I find leaf mining particularly interesting, so will indulge myself and consider it somewhat at length.  In leaf mining, a principal example of interior damage, insect larvae spend their time until maturity sheltered between two epidermal layers, eating the tissue they find there.  These leaf miners are typically the larvae of moths and flies.  Identification is aided immeasurably by that fact that, in many cases, different taxa of leaf miners create distinctive tunnels and specialize in particular kinds of trees.  Some mines remain narrow throughout their course, others start linear and end in blotches (broad areas in which the tissue is consumed), still others create mostly blotchy mines, sometimes with digit-like extensions.  Often fecal pellets line some portions of these mines.  Overall, the coupling of mine patterns and the host plant can be diagnostic of the insect behind the damage.

A portion of the mine in the Tulip tree leaf is shown below.  Given the specific tree host and the linear nature of the mine, this might be the work of a larva of the moth Phyllocnistis liriodendronella.


I would classify this leaf mining as the Guide’s DT43; the brief version of the Guide’s description reads:  “Short, serpentine, with linear margin; solid frass; expanding width.”  It should be remembered that any of these descriptions applies to the appearance of a DT in a fossil leaf compression.  (Frass is insect larvae excrement.)  DT43 is shown below.


Galls are another example of what is endophytic damage despite sometimes being very visible on the leaf surface.  Leaf galls are generated when leaves react to various kinds of foreign organisms including insect eggs.  Most apparently are prompted by mites and insects, particularly gall wasps or cynipids.  Here is a small section of a Pin Oak leaf (Quercus palustris) with several prominent galls.


I will hazard a guess that this is an example of DT80 (shown below), described in the Guide as follows:  “Small, hemispherical; thoroughly carbonized; diameters ~ 0.1 – 1.0 mm; 1˚ and 2˚ veins avoided.”  Are the galls in the Pin Oak leaf above avoiding those veins?

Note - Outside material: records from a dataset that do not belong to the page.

$ cat src/rtl/irq_agg_pkg.sv
package irq_agg_pkg;
   localparam int ADDR_W        = 3;
   localparam int NUM_SECT      = 2;
   localparam logic [ADDR_W-1:0] A_SUMMARY = 3'd0;
   localparam logic [ADDR_W-1:0] A_SECT_EN = 3'd1;
   // per-section status address = 2 + 2*section, enable address = 3 + 2*section
   localparam int SECT_BASE     = 2;
endpackage

$ cat src/rtl/irq_src_bank.sv
module irq_src_bank #(
   parameter int NUM_SRC = 8,
   parameter logic [2:0] STAT_ADDR = 3'd2,
   parameter logic [2:0] EN_ADDR   = 3'd3
) (
   input  logic               clk,
   input  logic               rst_n,
   input  logic [NUM_SRC-1:0] evt,
   input  logic               wr_en,
   input  logic [2:0]         addr,
   input  logic [NUM_SRC-1:0] wr_data,
   output logic [NUM_SRC-1:0] status,
   output logic [NUM_SRC-1:0] enable,
   output logic               pending
);
   logic [NUM_SRC-1:0] evt_q;
   logic [NUM_SRC-1:0] rise;
   logic [NUM_SRC-1:0] clr;

   assign rise = evt & ~evt_q;
   assign clr  = (wr_en && addr == STAT_ADDR) ? wr_data : '0;

   always_ff @(posedge clk or negedge rst_n) begin
      if (!rst_n) begin
         evt_q  <= '0;
         status <= '0;
         enable <= '0;
      end else begin
         evt_q  <= evt;
         status <= (status & ~clr) | rise;
         if (wr_en && addr == EN_ADDR) enable <= wr_data;
      end
   end

   assign pending = |(status & enable);

   // every rising edge is recorded on the next edge
   a_r2_set_on_rise: assert property (@(posedge clk) disable iff (!rst_n)
      ((evt & ~evt_q) != '0) |=> ((status & $past(evt & ~evt_q)) == $past(evt & ~evt_q)));
   // set bits stay set unless the host writes 1 to them
   a_r4_sticky: assert property (@(posedge clk) disable iff (!rst_n)
      (status != '0) |=> ((status & $past(status & ~clr)) == $past(status & ~clr)));
   // a cleared bit with no new edge goes to zero
   a_r3_w1c: assert property (@(posedge clk) disable iff (!rst_n)
      (clr != '0) |=> ((status & $past(clr & ~(evt & ~evt_q))) == '0));
endmodule

$ cat src/rtl/irq_sect_level.sv
module irq_sect_level #(
   parameter int NUM_SECT = 2
) (
   input  logic                clk,
   input  logic                rst_n,
   input  logic [NUM_SECT-1:0] pending,
   input  logic                en_wr,
   input  logic [NUM_SECT-1:0] en_data,
   output logic [NUM_SECT-1:0] summary,
   output logic [NUM_SECT-1:0] sect_en,
   output logic                int_n
);
   always_ff @(posedge clk or negedge rst_n) begin
      if (!rst_n)     sect_en <= '0;
      else if (en_wr) sect_en <= en_data;
   end

   assign summary = pending;
   assign int_n   = ~|(summary & sect_en);

   // request only with some section enabled
   a_r7_needs_sect_en: assert property (@(posedge clk) disable iff (!rst_n)
      !int_n |-> (sect_en != '0));
   // no summary bit, no request
   a_r7_quiet_when_idle: assert property (@(posedge clk) disable iff (!rst_n)
      (pending == '0) |-> int_n);
endmodule

$ cat src/rtl/irq_aggregator.sv
module irq_aggregator
   import irq_agg_pkg::*;
#(
   parameter int NUM_SRC = 8,
   parameter int DATA_W  = 8
) (
   input  logic               clk,
   input  logic               rst_n,
   input  logic [NUM_SRC-1:0] rx_evt,
   input  logic [NUM_SRC-1:0] tx_evt,
   input  logic               wr_en,
   input  logic [ADDR_W-1:0]  addr,
   input  logic [DATA_W-1:0]  wr_data,
   output logic [DATA_W-1:0]  rd_data,
   output logic               int_n
);
   localparam int SRC_PAD  = DATA_W - NUM_SRC;
   localparam int SECT_PAD = DATA_W - NUM_SECT;

   if (NUM_SRC > DATA_W) begin : g_bad_width
      $error("NUM_SRC must not exceed DATA_W");
   end
   if (DATA_W <= NUM_SECT) begin : g_bad_data
      $error("DATA_W must exceed the section count");
   end

   logic [NUM_SECT-1:0][NUM_SRC-1:0] evt_all, stat_all, en_all;
   logic [NUM_SECT-1:0][DATA_W-1:0]  stat_w, en_w;
   logic [NUM_SECT-1:0]              pend, summary, sect_en;
   logic [DATA_W-1:0]                summary_w, sect_en_w;

   assign evt_all[0] = rx_evt;
   assign evt_all[1] = tx_evt;

   for (genvar g = 0; g < NUM_SECT; g++) begin : g_sect
      irq_src_bank #(
         .NUM_SRC  (NUM_SRC),
         .STAT_ADDR(3'(SECT_BASE + 2*g)),
         .EN_ADDR  (3'(SECT_BASE + 2*g + 1))
      ) u_bank (
         .clk    (clk),
         .rst_n  (rst_n),
         .evt    (evt_all[g]),
         .wr_en  (wr_en),
         .addr   (addr),
         .wr_data(wr_data[NUM_SRC-1:0]),
         .status (stat_all[g]),
         .enable (en_all[g]),
         .pending(pend[g])
      );
      if (SRC_PAD == 0) begin : g_full
         assign stat_w[g] = stat_all[g];
         assign en_w[g]   = en_all[g];
      end else begin : g_pad
         assign stat_w[g] = {{SRC_PAD{1'b0}}, stat_all[g]};
         assign en_w[g]   = {{SRC_PAD{1'b0}}, en_all[g]};
      end
      // a section with nothing enabled pending shows no summary
      a_r6_summary_clear: assert property (@(posedge clk) disable iff (!rst_n)
         ((stat_all[g] & en_all[g]) == '0) |-> !summary[g]);
   end

   irq_sect_level #(.NUM_SECT(NUM_SECT)) u_sect (
      .clk    (clk),
      .rst_n  (rst_n),
      .pending(pend),
      .en_wr  (wr_en && addr == A_SECT_EN),
      .en_data(wr_data[NUM_SECT-1:0]),
      .summary(summary),
      .sect_en(sect_en),
      .int_n  (int_n)
   );

   assign summary_w = {{SECT_PAD{1'b0}}, summary};
   assign sect_en_w = {{SECT_PAD{1'b0}}, sect_en};

   always_comb begin
      case (addr)
         A_SUMMARY: rd_data = summary_w;
         A_SECT_EN: rd_data = sect_en_w;
         3'd2:      rd_data = stat_w[0];
         3'd3:      rd_data = en_w[0];
         3'd4:      rd_data = stat_w[1];
         3'd5:      rd_data = en_w[1];
         default:   rd_data = '0;
      endcase
   end

   // unused addresses read zero
   a_r9_unused_zero: assert property (@(posedge clk) disable iff (!rst_n)
      (addr > 3'd5) |-> (rd_data == '0));
endmodule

I’m not certain whether skeletonizing damage should be considered endophytic since there are various definitions of what constitutes the phenomenon.  In the one I've followed here, skeletonization need not go through all of the leaf layers.  Some insects or insect larvae skeletonize a leaf by consuming one side, leaving the vein network and the outermost layer of the leaf intact.  As a result, the skeletonized portions of such leaves, covered with the thin remaining layer, can be stunningly translucent when seen in just the right light or under magnification.

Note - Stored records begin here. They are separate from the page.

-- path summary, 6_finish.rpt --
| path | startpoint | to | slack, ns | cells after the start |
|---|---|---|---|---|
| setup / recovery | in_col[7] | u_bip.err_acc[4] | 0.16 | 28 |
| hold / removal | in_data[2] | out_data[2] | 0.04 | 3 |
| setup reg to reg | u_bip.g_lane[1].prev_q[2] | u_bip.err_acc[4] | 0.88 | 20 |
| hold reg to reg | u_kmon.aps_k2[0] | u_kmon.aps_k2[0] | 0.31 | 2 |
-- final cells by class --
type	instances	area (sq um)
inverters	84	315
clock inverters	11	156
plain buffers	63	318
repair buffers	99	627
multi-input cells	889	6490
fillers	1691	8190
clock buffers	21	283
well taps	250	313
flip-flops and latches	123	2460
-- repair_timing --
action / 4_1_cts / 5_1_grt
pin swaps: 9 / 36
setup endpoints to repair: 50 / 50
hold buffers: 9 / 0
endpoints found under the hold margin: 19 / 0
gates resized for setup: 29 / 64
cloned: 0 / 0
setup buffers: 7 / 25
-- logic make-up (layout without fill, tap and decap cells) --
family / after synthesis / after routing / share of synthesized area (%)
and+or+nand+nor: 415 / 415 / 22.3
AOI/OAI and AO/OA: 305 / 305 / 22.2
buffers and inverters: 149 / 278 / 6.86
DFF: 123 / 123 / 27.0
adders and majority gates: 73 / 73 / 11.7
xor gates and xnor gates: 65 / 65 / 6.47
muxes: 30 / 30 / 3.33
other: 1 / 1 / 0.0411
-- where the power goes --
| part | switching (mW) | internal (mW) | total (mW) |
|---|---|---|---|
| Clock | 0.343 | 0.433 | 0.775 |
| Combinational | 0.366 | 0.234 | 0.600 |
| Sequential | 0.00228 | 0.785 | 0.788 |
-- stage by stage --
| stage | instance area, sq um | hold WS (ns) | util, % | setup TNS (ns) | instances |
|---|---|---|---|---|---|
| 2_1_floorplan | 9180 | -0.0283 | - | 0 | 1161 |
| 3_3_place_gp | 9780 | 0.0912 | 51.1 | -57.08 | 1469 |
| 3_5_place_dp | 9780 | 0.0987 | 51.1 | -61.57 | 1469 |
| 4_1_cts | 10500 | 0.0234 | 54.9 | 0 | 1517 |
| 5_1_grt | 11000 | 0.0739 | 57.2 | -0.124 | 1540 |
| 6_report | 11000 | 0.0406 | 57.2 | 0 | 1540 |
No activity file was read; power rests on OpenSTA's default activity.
[src/rtl/pport_irq.sv]
module pport_irq (
  input  logic clk,
  input  logic rst_n,
  input  logic ack_lvl,
  input  logic enable,
  input  logic clear,
  output logic irq,
  output logic ack_rise,
  output logic irq_set
);
  logic ack_prev;

  assign ack_rise = ack_lvl && !ack_prev;
  assign irq_set  = ack_rise && enable;

  always_ff @(posedge clk or negedge rst_n) begin
    if (!rst_n) begin
      ack_prev <= 1'b0;
      irq      <= 1'b0;
    end else begin
      ack_prev <= ack_lvl;
      if (irq_set)    irq <= 1'b1;
      else if (clear) irq <= 1'b0;
    end
  end
endmodule

[src/rtl/pport_rdmux.sv]
module pport_rdmux
  import pport_pkg::*;
(
  input  logic                    clk,
  input  logic                    rst_n,
  input  logic                    rd,
  input  logic [1:0]              addr,
  input  logic [REG_W-1:0]        data_s,
  input  logic [CTRL_W-1:0]       line_s,
  input  logic [STAT_W-1:0]       stat_s,
  input  logic [CTRL_STORE_W-1:0] ctrl_q,
  output logic [REG_W-1:0]        rdata,
  output logic                    stat_read
);
  logic [REG_W-1:0] sel;

  assign stat_read = rd && (reg_ofs_e'(addr) == OFS_STAT);

  always_comb begin
    unique case (reg_ofs_e'(addr))
      OFS_DATA: sel = data_s;
      OFS_STAT: sel = status_view(stat_s);
      OFS_CTRL: sel = ctrl_readback(ctrl_q, line_s);
      default:  sel = '1;
    endcase
  end

  always_ff @(posedge clk or negedge rst_n) begin
    if (!rst_n)  rdata <= '0;
    else if (rd) rdata <= sel;
  end
endmodule

[src/rtl/pport_regif.sv]
module pport_regif
  import pport_pkg::*;
#(
  parameter int SYNC_STAGES = 2
) (
  input  logic              clk,
  input  logic              rst_n,
  input  logic [1:0]        bus_addr,
  input  logic              bus_wr,
  input  logic              bus_rd,
  input  logic [REG_W-1:0]  bus_wdata,
  output logic [REG_W-1:0]  bus_rdata,
  output logic [REG_W-1:0]  data_out,
  output logic              data_oe,
  input  logic [REG_W-1:0]  data_in,
  output logic [CTRL_W-1:0] ctrl_pull_low,
  input  logic [CTRL_W-1:0] ctrl_line_in,
  input  logic              st_busy,
  input  logic              st_ack_n,
  input  logic              st_paper_out,
  input  logic              st_selected,
  input  logic              st_fault_n,
  output logic              irq
);
  localparam int PIN_W = REG_W + CTRL_W + STAT_W;

  logic [CTRL_STORE_W-1:0] ctrl_q;
  logic [PIN_W-1:0]        pins_raw, pins_s;
  logic [REG_W-1:0]        data_s;
  logic [CTRL_W-1:0]       line_s;
  logic [STAT_W-1:0]       stat_s;
  logic                    hit_data, hit_ctrl, stat_read, ack_rise, irq_set;

  assign pins_raw = {data_in, ctrl_line_in,
                     st_busy, st_ack_n, st_paper_out, st_selected, st_fault_n};

  pport_sync #(.W(PIN_W), .STAGES(SYNC_STAGES)) u_sync (
    .clk(clk), .rst_n(rst_n), .d(pins_raw), .q(pins_s)
  );

  assign data_s = pins_s[PIN_W-1 -: REG_W];
  assign line_s = pins_s[STAT_W +: CTRL_W];
  assign stat_s = pins_s[STAT_W-1:0];

  pport_latch u_latch (
    .clk(clk), .rst_n(rst_n), .wr(bus_wr), .addr(bus_addr), .wdata(bus_wdata),
    .data_q(data_out), .ctrl_q(ctrl_q), .hit_data(hit_data), .hit_ctrl(hit_ctrl)
  );

  assign ctrl_pull_low = ctrl_pull(ctrl_q[CTRL_W-1:0]);
  assign data_oe       = !ctrl_q[5];

  pport_rdmux u_rd (
    .clk(clk), .rst_n(rst_n), .rd(bus_rd), .addr(bus_addr),
    .data_s(data_s), .line_s(line_s), .stat_s(stat_s), .ctrl_q(ctrl_q),
    .rdata(bus_rdata), .stat_read(stat_read)
  );

  // status bit order {busy, ack_n, ...}: ack_n is index 3
  pport_irq u_irq (
    .clk(clk), .rst_n(rst_n), .ack_lvl(stat_s[3]), .enable(ctrl_q[4]),
    .clear(stat_read), .irq(irq), .ack_rise(ack_rise), .irq_set(irq_set)
  );
endmodule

I was quite please with the pictures below which show a small skeletonized section of a leaf from a Northern Red Oak (Quercus rubra).  Each image is magnified 10 times:  the one on the left shows a portion of the skeletonized upper surface of the leaf – the mostly still complete outermost layer is evident; the one on the right is roughly this same area viewed from the underside, the veins stand out in stark relief, not covered at all and seemingly undamaged.  Clearly, the skeletonizing organism did its thing on the underside.


I’m uncertain about the DT applicable to this damage, but it may be DT16 (shown below):  “Interveinal tissue removed; reaction rim poorly developed.”  (Reaction rim is, I think, the margin around the damage and reflective of how vigorously the plant responded to the damage.)


Insects may puncture holes in leaves for many different reasons and in myriad configurations.  That the pattern of holes in this White Oak leaf (Quercus alba) is roughly circular may be a good clue as to the culprit, but neither of my references seem to be of much help.  [Later edit:  I should clarify that both sources provide many examples of insect damage involving holes, just no examples with the a pattern similar to that shown below.]


I will close on a somewhat ironic note.  Though I think I’ve matched some of the present-day examples of insect damage to specific DTs in the Guide, I’m stumped by the damage highlighted in the fossil leaf at the beginning of this essay.  Which DT is it?